L'armée américaine annonce "par erreur" son retrait d'Irak: que s'est-il passé ?

Après la mort du général iranien Qassem Soleimani, tué par des frappes américaines la semaine dernière, la situation est très tendue au Moyen-Orient. Dans ce contexte, chaque mot et chaque silence pèse lourd. Et pourtant, l’armée américaine a envoyé par erreur une lettre expliquant que les soldats américains se préparaient à quitter l’Irak.

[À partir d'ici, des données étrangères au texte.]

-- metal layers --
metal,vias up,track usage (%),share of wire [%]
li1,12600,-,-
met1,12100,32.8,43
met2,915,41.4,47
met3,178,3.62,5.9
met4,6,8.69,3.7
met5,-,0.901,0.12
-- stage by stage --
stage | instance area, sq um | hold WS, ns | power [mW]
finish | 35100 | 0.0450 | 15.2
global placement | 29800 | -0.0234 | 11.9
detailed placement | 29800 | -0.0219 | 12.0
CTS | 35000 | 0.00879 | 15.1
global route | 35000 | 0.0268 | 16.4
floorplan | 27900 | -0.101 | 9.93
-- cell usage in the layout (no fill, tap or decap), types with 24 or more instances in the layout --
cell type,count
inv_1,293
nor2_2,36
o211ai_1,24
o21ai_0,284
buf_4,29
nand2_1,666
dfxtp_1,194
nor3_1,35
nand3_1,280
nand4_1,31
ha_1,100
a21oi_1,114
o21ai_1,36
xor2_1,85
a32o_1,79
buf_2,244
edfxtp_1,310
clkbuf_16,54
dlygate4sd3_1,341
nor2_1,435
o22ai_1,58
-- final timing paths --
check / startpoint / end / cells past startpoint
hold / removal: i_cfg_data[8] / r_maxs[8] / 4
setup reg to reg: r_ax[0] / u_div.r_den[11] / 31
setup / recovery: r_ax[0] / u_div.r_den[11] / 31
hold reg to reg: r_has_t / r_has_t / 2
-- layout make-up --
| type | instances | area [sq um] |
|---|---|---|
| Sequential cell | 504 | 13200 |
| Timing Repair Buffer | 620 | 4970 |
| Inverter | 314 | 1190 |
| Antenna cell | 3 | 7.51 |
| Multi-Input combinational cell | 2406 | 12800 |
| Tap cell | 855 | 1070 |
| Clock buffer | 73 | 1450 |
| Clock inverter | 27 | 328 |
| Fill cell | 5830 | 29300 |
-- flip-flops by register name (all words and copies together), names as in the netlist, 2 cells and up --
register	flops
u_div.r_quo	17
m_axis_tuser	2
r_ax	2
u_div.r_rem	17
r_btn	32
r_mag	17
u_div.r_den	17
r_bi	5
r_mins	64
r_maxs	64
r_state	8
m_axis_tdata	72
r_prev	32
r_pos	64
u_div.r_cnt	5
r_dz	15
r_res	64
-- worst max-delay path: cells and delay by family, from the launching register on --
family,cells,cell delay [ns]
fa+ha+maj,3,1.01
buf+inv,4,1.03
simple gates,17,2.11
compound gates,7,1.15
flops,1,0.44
`config.mk`:
```
export PLATFORM = sky130hd
export DESIGN_NAME = fps_score
export DESIGN_NICKNAME = d
export VERILOG_FILES = /design/src/sv/assert_macros.svh /design/src/sv/fps_pkg.sv /design/src/sv/fps_score.sv
export SDC_FILE = /design/constraint.sdc
export NUM_CORES = 1
export LEC_CHECK = 0
export ABC_AREA = 1
export BUFFER_PORTS_ARGS = -buffer_cell sky130_fd_sc_hd__clkbuf_2
export CORE_ASPECT_RATIO = 0.7
export CORE_MARGIN = 2
export CORE_UTILIZATION = 45
export DETAILED_ROUTE_END_ITERATION = 8
export SLEW_MARGIN = 15
export SYNTH_ARGS = -nofsm -noshare
export SYNTH_HDL_FRONTEND = slang
export SYNTH_SLANG_ARGS = --single-unit
```
`constraint.sdc`:
```
create_clock -name vclk -period 10.6
set_clock_uncertainty 0.1 [all_clocks]
set_input_delay 2.12 -clock vclk [all_inputs]
set_output_delay 2.12 -clock vclk [all_outputs]
set_load 0.05 [all_outputs]
```
`src/sv/assert_macros.svh`:
```
// Assertion helpers: every assertion is clocked on clk_i and held off while rst_ni is low.
`ifndef ASSERT_MACROS_SVH
`define ASSERT_MACROS_SVH

// Property holds at every clock edge.
`define ASSERT_ON(label, prop, msg) \
  label: assert property (@(posedge clk_i) disable iff (!rst_ni) (prop)) else $error(msg);

// When ante holds, cons holds at the next clock edge.
`define ASSERT_NEXT(label, ante, cons, msg) \
  label: assert property (@(posedge clk_i) disable iff (!rst_ni) (ante) |=> (cons)) \
    else $error(msg);

`endif

```
`src/sv/fps_pkg.sv`:
```
// -----------------------------------------------------------------------------
// fps_pkg
// Shared widths, codes and port types for the roulette-wheel selector.
// -----------------------------------------------------------------------------
`timescale 1ns / 1ps

package fps_pkg;

  localparam int unsigned POP_SIZE  = 64;
  localparam int unsigned IDX_W     = $clog2(POP_SIZE);
  localparam int unsigned CNT_W     = $clog2(POP_SIZE + 1);

  localparam int unsigned WGT_W     = 4;
  localparam int unsigned MISS_W    = 8;
  localparam int unsigned TRAVEL_W  = 24;
  localparam int unsigned FRAC_W    = 16;
  localparam int unsigned SCORE_W   = 28;
  localparam int unsigned SUM_W     = 40;
  localparam int unsigned CMP_W     = SUM_W + FRAC_W;
  localparam int unsigned PICK_W    = 6;
  localparam int unsigned OP_W      = 2;
  localparam int unsigned CFG_IDX_W = 2;

  typedef enum logic [OP_W-1:0] {
    OP_LOAD    = 2'd0,
    OP_DRAW    = 2'd1,
    OP_RESTART = 2'd2
  } op_e;

  localparam logic [CFG_IDX_W-1:0] REG_W_MISSIONS = 2'd0;
  localparam logic [CFG_IDX_W-1:0] REG_W_BONUS    = 2'd1;
  localparam logic [CFG_IDX_W-1:0] REG_W_COST     = 2'd2;

  localparam logic [WGT_W-1:0] W_MISSIONS_RST = 4'd5;
  localparam logic [WGT_W-1:0] W_BONUS_RST    = 4'd3;
  localparam logic [WGT_W-1:0] W_COST_RST     = 4'd2;

  typedef struct packed {
    logic             en;
    logic [IDX_W-1:0] addr;
  } rd_req_t;

  typedef struct packed {
    logic              start;
    logic [FRAC_W-1:0] r;
    logic [SUM_W-1:0]  total;
    logic [CNT_W-1:0]  count;
  } draw_req_t;

endpackage

```
`src/sv/fps_score.sv`:
```
// -----------------------------------------------------------------------------
// fps_score
// Weighted fitness score of one individual, in units of tenths times 2^-8.
// -----------------------------------------------------------------------------
`timescale 1ns / 1ps

module fps_score (
  input  logic [fps_pkg::WGT_W-1:0]    w_missions_i,
  input  logic [fps_pkg::WGT_W-1:0]    w_bonus_i,
  input  logic [fps_pkg::WGT_W-1:0]    w_cost_i,
  input  logic [fps_pkg::MISS_W-1:0]   missions_i,
  input  logic [fps_pkg::MISS_W-1:0]   matches_i,
  input  logic [fps_pkg::TRAVEL_W-1:0] travel_i,
  output logic [fps_pkg::SCORE_W-1:0]  score_o
);
  import fps_pkg::*;

  logic [MISS_W+WGT_W-1:0] miss_prod_w;
  logic [MISS_W+WGT_W-1:0] bonus_prod_w;
  logic [MISS_W+WGT_W:0]   count_sum_w;
  logic [SCORE_W-1:0]      cost_prod_w;

  assign miss_prod_w  = (MISS_W+WGT_W)'(w_missions_i) * (MISS_W+WGT_W)'(missions_i);
  assign bonus_prod_w = (MISS_W+WGT_W)'(w_bonus_i) * (MISS_W+WGT_W)'(matches_i);
  assign count_sum_w  = (MISS_W+WGT_W+1)'(miss_prod_w) + (MISS_W+WGT_W+1)'(bonus_prod_w);
  assign cost_prod_w  = SCORE_W'(w_cost_i) * SCORE_W'(travel_i);

  // scale the count terms by 2^8 to match the fraction bits of the cost
  assign score_o = (SCORE_W'(count_sum_w) << 8) + cost_prod_w;

endmodule

```
==> metrics.txt <==
run status completed; die outline area 14,600 sq um; largest cells by area after synthesis sky130_fd_sc_hd__fa_1 (33%), sky130_fd_sc_hd__nand2_1 (22%), sky130_fd_sc_hd__inv_1 (19%), sky130_fd_sc_hd__ha_1 (13%), sky130_fd_sc_hd__xor2_1 (2.4%); global-route total usage across every layer 20.6%; total number of vias 5,495; largest fanout on the critical path 8; Synth Instances 985; hold-fix buffers at CTS 0; path type of the worst min-delay path input port to output port; antenna cells 0; WP data required 8.38 ns; area of the core 13,200 sq um; cell seen most often among critical-path stages sky130_fd_sc_hd__inv_1; count of different cell masters after synthesis 20; top-level I/O count 80; layout cell share with drive strength beyond 1 8.78%; via count of the first global-routing pass 5,376; share of the synthesized area in the top cell type 32.6%; # rows 35; Starting Density 46.4%; Sequential Area 0 sq um; highest clock frequency the design can meet 0.101 GHz; detailed-route wire length per cell 11.1 microns; met3 wirelength from detailed routing 647 microns; GR Overflow Total 0; critical path's slowest cell sky130_fd_sc_hd__fa_1; number of iterations in the first detailed-routing pass 4; quantity of gates resized following cts 0; mapped cell area 6140 sq um; Area Overhead vs Synth 9.23%; final setup violation count 0; post-route antenna net violation count 0; Yosys top cell by area sky130_fd_sc_hd__fa_1; detailed placer's ending HPWL 12,600 microns; final hold vios 0; final sum of negative setup slack 0 ns; number of antenna violations at the first check in global routing 0; die outline height 102 microns; routability-driven placement congestion ratio 0.874; Slew headroom 63.6%; synth cell count leaders sky130_fd_sc_hd__nand2_1 (353), sky130_fd_sc_hd__inv_1 (318), sky130_fd_sc_hd__fa_1 (100); final critical-path share of the clock period 93.7%; delay of the slowest cell on the worst path 0.53 ns; arrival time of data at the critical path endpoint 7.71 ns; number of DRC markers in iteration 0 358; seq_cells 0; floorplan die width 144 microns; Worst Max-Slew Pin Slew 0.546 ns; post-CTS setup buffer count 0; vias per std cell 4.46; highest routed layer met4; type of origin of the critical path input port; wire length on met1 7730 microns; maximum number of pins on one net before global-route repair 25; unrepaired setup endpoints after global routing false; Net Count, Synth 1,203; Crit Path Class input port to output port; first-pass GRT wire length 24,800 microns; most frequent cell after synthesis sky130_fd_sc_hd__nand2_1; number of max-cap violations 0; number of I/O port buffers 80; critical path capture point type output port; Post-Synthesis Mean Instance Area 6.23 sq um; count of warnings emitted by yosys 0; number of clock buffers in the layout 0; wire length after detailed routing 13,700 microns; Final Max Slew Viols 0; total number of nets in the final design 1,268; DR DRC count 0; sequential cell area fraction in the yosys report 0%; detailed-routed wire length on met2 5300 microns; Final min period 9.93 ns
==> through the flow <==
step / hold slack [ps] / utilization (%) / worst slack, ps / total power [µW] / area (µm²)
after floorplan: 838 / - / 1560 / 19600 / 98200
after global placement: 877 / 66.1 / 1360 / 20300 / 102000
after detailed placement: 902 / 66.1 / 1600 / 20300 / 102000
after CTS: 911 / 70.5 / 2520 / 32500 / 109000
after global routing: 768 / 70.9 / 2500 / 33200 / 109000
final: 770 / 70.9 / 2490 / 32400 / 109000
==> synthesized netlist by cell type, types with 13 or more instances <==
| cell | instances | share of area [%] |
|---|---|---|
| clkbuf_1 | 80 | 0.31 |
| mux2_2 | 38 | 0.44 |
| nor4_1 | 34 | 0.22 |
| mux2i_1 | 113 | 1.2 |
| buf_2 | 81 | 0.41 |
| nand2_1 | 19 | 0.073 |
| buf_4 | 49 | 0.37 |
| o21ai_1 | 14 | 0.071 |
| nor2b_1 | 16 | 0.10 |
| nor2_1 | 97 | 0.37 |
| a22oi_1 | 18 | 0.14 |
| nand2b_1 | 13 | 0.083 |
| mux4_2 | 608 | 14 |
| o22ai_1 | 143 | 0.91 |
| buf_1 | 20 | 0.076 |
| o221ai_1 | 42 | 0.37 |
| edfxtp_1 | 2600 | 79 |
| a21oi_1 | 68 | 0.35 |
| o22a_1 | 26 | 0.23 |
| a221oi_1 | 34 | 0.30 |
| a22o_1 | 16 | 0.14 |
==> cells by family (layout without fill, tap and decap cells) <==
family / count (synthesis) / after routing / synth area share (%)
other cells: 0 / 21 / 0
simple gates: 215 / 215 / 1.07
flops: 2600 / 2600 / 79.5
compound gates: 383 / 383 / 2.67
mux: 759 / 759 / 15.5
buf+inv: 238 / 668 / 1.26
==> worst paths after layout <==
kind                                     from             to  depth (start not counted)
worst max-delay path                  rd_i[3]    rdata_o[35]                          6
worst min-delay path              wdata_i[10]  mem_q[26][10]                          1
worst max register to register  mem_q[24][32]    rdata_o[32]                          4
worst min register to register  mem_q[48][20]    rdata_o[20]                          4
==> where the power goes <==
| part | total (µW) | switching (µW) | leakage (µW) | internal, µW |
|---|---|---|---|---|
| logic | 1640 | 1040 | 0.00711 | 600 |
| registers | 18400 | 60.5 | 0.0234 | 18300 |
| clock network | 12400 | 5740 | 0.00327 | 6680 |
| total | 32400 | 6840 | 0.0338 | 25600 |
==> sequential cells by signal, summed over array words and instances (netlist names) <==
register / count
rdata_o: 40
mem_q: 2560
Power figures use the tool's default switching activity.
===== src/sv/assert_macros.svh =====
// Assertion helpers: every assertion is clocked on clk_i and held off while rst_ni is low.
`ifndef ASSERT_MACROS_SVH
`define ASSERT_MACROS_SVH

// Property holds at every clock edge.
`define ASSERT_ON(label, prop, msg) \
  label: assert property (@(posedge clk_i) disable iff (!rst_ni) (prop)) else $error(msg);

// When ante holds, cons holds at the next clock edge.
`define ASSERT_NEXT(label, ante, cons, msg) \
  label: assert property (@(posedge clk_i) disable iff (!rst_ni) (ante) |=> (cons)) \
    else $error(msg);

`endif


===== src/sv/fps_pkg.sv =====
// -----------------------------------------------------------------------------
// fps_pkg
// Shared widths, codes and port types for the roulette-wheel selector.
// -----------------------------------------------------------------------------
`timescale 1ns / 1ps

package fps_pkg;

  localparam int unsigned POP_SIZE  = 64;
  localparam int unsigned IDX_W     = $clog2(POP_SIZE);
  localparam int unsigned CNT_W     = $clog2(POP_SIZE + 1);

  localparam int unsigned WGT_W     = 4;
  localparam int unsigned MISS_W    = 8;
  localparam int unsigned TRAVEL_W  = 24;
  localparam int unsigned FRAC_W    = 16;
  localparam int unsigned SCORE_W   = 28;
  localparam int unsigned SUM_W     = 40;
  localparam int unsigned CMP_W     = SUM_W + FRAC_W;
  localparam int unsigned PICK_W    = 6;
  localparam int unsigned OP_W      = 2;
  localparam int unsigned CFG_IDX_W = 2;

  typedef enum logic [OP_W-1:0] {
    OP_LOAD    = 2'd0,
    OP_DRAW    = 2'd1,
    OP_RESTART = 2'd2
  } op_e;

  localparam logic [CFG_IDX_W-1:0] REG_W_MISSIONS = 2'd0;
  localparam logic [CFG_IDX_W-1:0] REG_W_BONUS    = 2'd1;
  localparam logic [CFG_IDX_W-1:0] REG_W_COST     = 2'd2;

  localparam logic [WGT_W-1:0] W_MISSIONS_RST = 4'd5;
  localparam logic [WGT_W-1:0] W_BONUS_RST    = 4'd3;
  localparam logic [WGT_W-1:0] W_COST_RST     = 4'd2;

  typedef struct packed {
    logic             en;
    logic [IDX_W-1:0] addr;
  } rd_req_t;

  typedef struct packed {
    logic              start;
    logic [FRAC_W-1:0] r;
    logic [SUM_W-1:0]  total;
    logic [CNT_W-1:0]  count;
  } draw_req_t;

endpackage


===== src/sv/fps_search.sv =====
// -----------------------------------------------------------------------------
// fps_search
// Draw engine: threshold multiply, then binary search of the cumulative store.
// -----------------------------------------------------------------------------
`timescale 1ns / 1ps

module fps_search (
  input  logic                       clk_i,
  input  logic                       rst_ni,
  input  fps_pkg::draw_req_t         req_i,
  output logic                       busy_o,
  output fps_pkg::rd_req_t           rd_o,
  input  logic [fps_pkg::SUM_W-1:0]  rdata_i,
  output logic                       out_valid_o,
  input  logic                       out_stall_i,
  output logic [fps_pkg::PICK_W-1:0] picked_index_o,
  output logic                       no_pick_o
);
  import fps_pkg::*;
  `include "assert_macros.svh"

  typedef enum logic [1:0] {
    S_IDLE,
    S_MUL,
    S_SRCH
  } state_e;

  state_e             state_q, state_d;
  logic [FRAC_W-1:0]  r_q, r_d;
  logic [SUM_W-1:0]   total_q, total_d;
  logic [CNT_W-1:0]   cnt_q, cnt_d;
  logic [CMP_W-1:0]   thr_q, thr_d;
  logic [IDX_W-1:0]   lo_q, lo_d;
  logic [IDX_W-1:0]   hi_q, hi_d;
  logic [IDX_W-1:0]   mid_q, mid_d;
  logic               pend_q, pend_d;
  logic               nopick_q, nopick_d;
  logic               out_valid_q, out_valid_d;
  logic [PICK_W-1:0]  out_idx_q, out_idx_d;
  logic               out_nopick_q, out_nopick_d;

  logic [CMP_W-1:0]   shifted_w;
  logic               hit_w;
  logic [IDX_W-1:0]   lo_n, hi_n;
  logic [IDX_W:0]     mid_sum_w;
  logic               out_free_w;
  logic               out_load_w;

  assign shifted_w  = {rdata_i, FRAC_W'(0)};
  assign hit_w      = shifted_w > thr_q;
  assign out_free_w = !out_valid_q || !out_stall_i;

  // narrow the window with the entry read in the previous cycle
  always_comb begin
    lo_n = lo_q;
    hi_n = hi_q;
    if (pend_q) begin
      if (hit_w) begin
        hi_n = mid_q;
      end else begin
        lo_n = mid_q + IDX_W'(1);
      end
    end
  end

  assign mid_sum_w = (IDX_W+1)'(lo_n) + (IDX_W+1)'(hi_n);

  always_comb begin
    state_d      = state_q;
    r_d          = r_q;
    total_d      = total_q;
    cnt_d        = cnt_q;
    thr_d        = thr_q;
    lo_d         = lo_q;
    hi_d         = hi_q;
    mid_d        = mid_q;
    pend_d       = 1'b0;
    nopick_d     = nopick_q;
    out_idx_d    = out_idx_q;
    out_nopick_d = out_nopick_q;
    out_valid_d  = out_valid_q && out_stall_i;
    out_load_w   = 1'b0;
    rd_o         = '0;

    case (state_q)
      S_IDLE: begin
        if (req_i.start) begin
          r_d      = req_i.r;
          total_d  = req_i.total;
          cnt_d    = req_i.count;
          lo_d     = '0;
          hi_d     = (req_i.count == '0) ? '0 : IDX_W'(req_i.count - CNT_W'(1));
          nopick_d = (req_i.count == '0) || (req_i.total == '0);
          state_d  = S_MUL;
        end
      end
      S_MUL: begin
        thr_d   = CMP_W'(r_q) * CMP_W'(total_q);
        state_d = S_SRCH;
      end
      S_SRCH: begin
        lo_d = lo_n;
        hi_d = hi_n;
        if (nopick_q || lo_n == hi_n) begin
          // hold the answer until the output register frees up
          if (out_free_w) begin
            out_load_w   = 1'b1;
            out_valid_d  = 1'b1;
            out_idx_d    = nopick_q ? '0 : PICK_W'(lo_n);
            out_nopick_d = nopick_q;
            state_d      = S_IDLE;
          end
        end else begin
          mid_d   = mid_sum_w[IDX_W:1];
          pend_d  = 1'b1;
          rd_o.en   = 1'b1;
          rd_o.addr = mid_sum_w[IDX_W:1];
        end
      end
      default: begin
        state_d = S_IDLE;
      end
    endcase
  end

  always_ff @(posedge clk_i or negedge rst_ni) begin
    if (!rst_ni) begin
      state_q     <= S_IDLE;
      pend_q      <= 1'b0;
      out_valid_q <= 1'b0;
    end else begin
      state_q     <= state_d;
      pend_q      <= pend_d;
      out_valid_q <= out_valid_d;
    end
  end

  always_ff @(posedge clk_i) begin
    r_q          <= r_d;
    total_q      <= total_d;
    cnt_q        <= cnt_d;
    thr_q        <= thr_d;
    lo_q         <= lo_d;
    hi_q         <= hi_d;
    mid_q        <= mid_d;
    nopick_q     <= nopick_d;
    out_idx_q    <= out_idx_d;
    out_nopick_q <= out_nopick_d;
  end

  assign busy_o         = (state_q != S_IDLE);
  assign out_valid_o    = out_valid_q;
  assign picked_index_o = out_idx_q;
  assign no_pick_o      = out_nopick_q;

  `ASSERT_ON(a_window_order, (state_q == S_SRCH && !nopick_q) |-> (lo_q <= hi_q),
    "search window inverted")
  `ASSERT_ON(a_mid_in_window, pend_q |-> (mid_q >= lo_q && mid_q < hi_q),
    "probe outside search window")
  `ASSERT_ON(a_pick_loaded, (out_load_w && !nopick_q) |-> (CNT_W'(lo_n) < cnt_q),
    "picked index beyond loaded count")
  `ASSERT_NEXT(a_start_idle, state_q != S_IDLE, !req_i.start || state_q == S_IDLE,
    "draw started while busy")

endmodule


===== config.mk =====
export PLATFORM = sky130hd
export DESIGN_NAME = fps_search
export DESIGN_NICKNAME = d
export VERILOG_FILES = /design/src/sv/fps_pkg.sv /design/src/sv/fps_search.sv
export VERILOG_INCLUDE_DIRS = /design/src /design/src/sv
export SDC_FILE = /design/constraint.sdc
export NUM_CORES = 2
export LEC_CHECK = 0
export BUFFER_PORTS_ARGS = -buffer_cell sky130_fd_sc_hd__buf_2
export CAP_MARGIN = 20
export CORE_ASPECT_RATIO = 1.25
export CORE_UTILIZATION = 60
export DETAILED_ROUTE_END_ITERATION = 10
export PLACE_DENSITY = 0.88
export SETUP_SLACK_MARGIN = 0.02
export SLEW_MARGIN = 20
export SYNTH_ARGS = -nofsm -noshare
export SYNTH_HDL_FRONTEND = slang
export SYNTH_SLANG_ARGS = --single-unit
export TNS_END_PERCENT = 1

===== constraint.sdc =====
create_clock -name clk_i -period 18.3 [get_ports clk_i]
set_clock_uncertainty 0.15 [all_clocks]
set_input_delay 3.66 -clock clk_i [delete_from_list [all_inputs] [get_ports clk_i]]
set_output_delay 3.66 -clock clk_i [all_outputs]
set_load 0.01 [all_outputs]

==> results.txt <==
TritonCTS built the clock tree. The clock passes through at most 2 buffers. For this design, the CTS-stage hold fixing added 0 buffers. Headroom to the max-slew limit came out at 30.3%. The number of CTS-inserted buffers came out at 17. The number of distinct library cells after synthesis came out at 62.

In this run the vertical extent of the chip is 237 um. Setup total negative slack on the finished layout was measured at 0 ns. The synthesized area came out at 26,400 sq um. The number of top-level pins is 123. For the worst-skew pair, the clock arrives at the later sink with an insertion delay of 0.48 ns. The first global-routing pass estimated 118,000 um of wire. Measured in cells, the most critical reg-to-reg path has a length of 21.

The count of fill cells added during filler insertion is 3,264. The leftover overflow at the end of global routing came out at 0. The x dimension of the die is 190 um. The run finished with clean final reports.

The remaining number of nets flagged by the antenna check after routing came out at 0. The routability-driven placement congestion ratio is 0.959. The count of state elements after synthesis is 142. The share of flip-flops with an asynchronous set or reset after synthesis came out at 2.82%. The min-delay analysis places its worst path in the category register to register. For this configuration, the core starts out at a cell density of 61.0%. Leaving out fill and tap cells, the most frequent cells in the layout are sky130_fd_sc_hd__inv_1 (651), sky130_fd_sc_hd__fa_1 (531), sky130_fd_sc_hd__nand2_1 (496), sky130_fd_sc_hd__and2_1 (207), sky130_fd_sc_hd__ha_1 (177).

Tracing the worst setup path back leads to its startpoint at rdata_i[22]. The number of gates given a new drive strength after cts is 0. The final-report max-slew violation count came out at 0. Input and output buffers added on the ports amount to 122. The worst setup path is launched from an input port. Yosys attributes the largest share of cell area to sky130_fd_sc_hd__fa_1 (40%), sky130_fd_sc_hd__edfxtp_1 (16%), sky130_fd_sc_hd__inv_1 (9.2%), sky130_fd_sc_hd__ha_1 (8.4%), sky130_fd_sc_hd__nand2_1 (7.0%). During synthesis, Yosys emitted a total of 0 warnings.

The maximum clock rate came out at 82.4 MHz. Data on the critical path arrives at its endpoint at 8.32 ns. Summing all flip-flop and latch instances after layout gives 4240 sq um.

The worst setup path is captured at a primary output. The critical path is of the input port to primary output type. The antenna diode count came out at 0. The count of buffers added by post-CTS timing repair for setup came out at 0. The number of flops mapped to enable cells by yosys is 138.

The number of max-cap violations is 0. The period utilization is 66.3%. The pin count of the biggest net entering global routing is 58. After legalization and detailed placement, the total HPWL measured 54,100 um. For this run, the slowest stage of the critical path takes 0.84 ns. In this run the clock root is driven by a sky130_fd_sc_hd__clkbuf_16.

The slowest cell on the critical path is sky130_fd_sc_hd__o21ai_1. Counting every net in the synthesized netlist gives 3,629. The via count of the first global-routing pass is 23,600.

The violation count after the first detailed-route iteration came out at 1,790. The register-to-register path setup slack came out at 10.21 ns. The post-detailed-route wirelength per cell is 21.2 um. The post-synthesis to final-layout area growth came out at 6.29%.

The die outline area is 44,900 sq um. The endpoint identified for the worst register-to-register timing path is thr_q[53]. Of the cells placed in the final design, the portion with a size suffix greater than 1 is 7.04%. The fraction of synthesized cell area taken by the top area cell type came out at 40.2%. After detailed routing, the number of remaining DRC violations is 0. The initial antenna violation count came out at 2.

The first detailed-routing pass took 7 iterations. The count of H-tree levels built during CTS is 4. The vias after detailed routing came out at 20,500. The leading area contributor after synthesis is sky130_fd_sc_hd__fa_1. After floorplanning, the core was divided into 85 placement rows. Leaving out fill and tap cells, the most frequent cell in the layout is sky130_fd_sc_hd__inv_1. The TritonCTS sink count came out at 142. The average size of a mapped cell came out at 9.39 sq um. The predominant post-synthesis flop cell is sky130_fd_sc_hd__edfxtp_1. The required time of the worst setup path is 14.49 ns. The slew at the pin with the worst max-slew slack is 1.04 ns. The end point of the critical path is rd_o[3]. The core outline area is 43,300 sq um. Setup repair after global routing left no endpoint under its margin. The signal on the critical path passes through buf_2 > ha_1 > nand4_1 > or4_1 > or3_1 > a31oi_2 > nor2_2 > o21ai_1 > mux2_1 > ha_1 > nor4_1 > a21o_1 > nor2_1 > and2_1 > buf_2.

The share of synthesized area occupied by flip-flops and latches came out at 16.1%. Global routing used 35.0% of the available tracks. The final period demand of the worst path came out at 12.13 ns. Wires add up to 72,800 um. Clock-pin slew was measured on the worst setup and hold paths at 0.07 ns. The worst flop-to-flop path startpoint is r_q[7].

The highest fanout seen on the critical path came out at 13. Synthesis produced 2,814 cells. The hold violation total from the final report came to 0.

The total number of nets in the final design is 3,670. The combined area of the multi-input logic cells came out at 19,300 sq um. The average via count per standard cell is 5.96. The final setup violation count is 0.
<file path="config.mk">
export PLATFORM = sky130hd
export DESIGN_NAME = gamepad_report_to_key_events_flat
export DESIGN_NICKNAME = d
export VERILOG_FILES = /design/src/hw/rtl/gpke_pkg.sv /design/src/hw/rtl/gpke_if.sv /design/src/hw/rtl/gpke_front.sv /design/src/hw/rtl/gpke_job_fifo.sv /design/src/hw/rtl/gpke_back.sv /design/src/hw/rtl/gamepad_report_to_key_events.sv /design/src/flat_wrapper.sv
export SDC_FILE = /design/constraint.sdc
export NUM_CORES = 1
export LEC_CHECK = 0
export BUFFER_PORTS_ARGS = -buffer_cell sky130_fd_sc_hd__buf_4
export CAP_MARGIN = 40
export CORE_MARGIN = 5
export CORE_UTILIZATION = 42
export CTS_BUF_LIST = sky130_fd_sc_hd__clkbuf_4
export CTS_CLUSTER_SIZE = 12
export DETAILED_ROUTE_END_ITERATION = 10
export PLACE_DENSITY_LB_ADDON = 0.05
export RECOVER_POWER = 25
export SLEW_MARGIN = 40
export SYNTH_ARGS = -nofsm -noshare
export SYNTH_HDL_FRONTEND = slang
export SYNTH_SLANG_ARGS = --single-unit
</file>
<file path="constraint.sdc">
create_clock -name clk -period 4.5 [get_ports clk]
set_input_delay 0.9 -clock clk [delete_from_list [all_inputs] [get_ports clk]]
set_output_delay 0.9 -clock clk [all_outputs]
set_load 0.02 [all_outputs]
</file>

Il est 21h23, heure belge ce lundi, lorsque l’agence de presse britannique Reuters publie une dépêche évoquant une lettre officielle datant de ce lundi, signée par le commandant des opérations militaires américaines en Irak. Cette lettre explique que les Etats-Unis respectent "la décision irakienne d’ordonner le départ de leurs troupes" et qu’un "repositionnement des forces aura lieu dans les prochains jours et prochaines semaines"

Reuters expliquait alors avoir confirmation de l’authenticité de cette lettre par une source militaire irakienne. Dimanche, le parlement irakien avait d’ailleurs demandé le départ des troupes américaines. Ce vote avait provoqué la colère de Donald Trump qui avait ensuite menacé Bagdad de sanctions majeures.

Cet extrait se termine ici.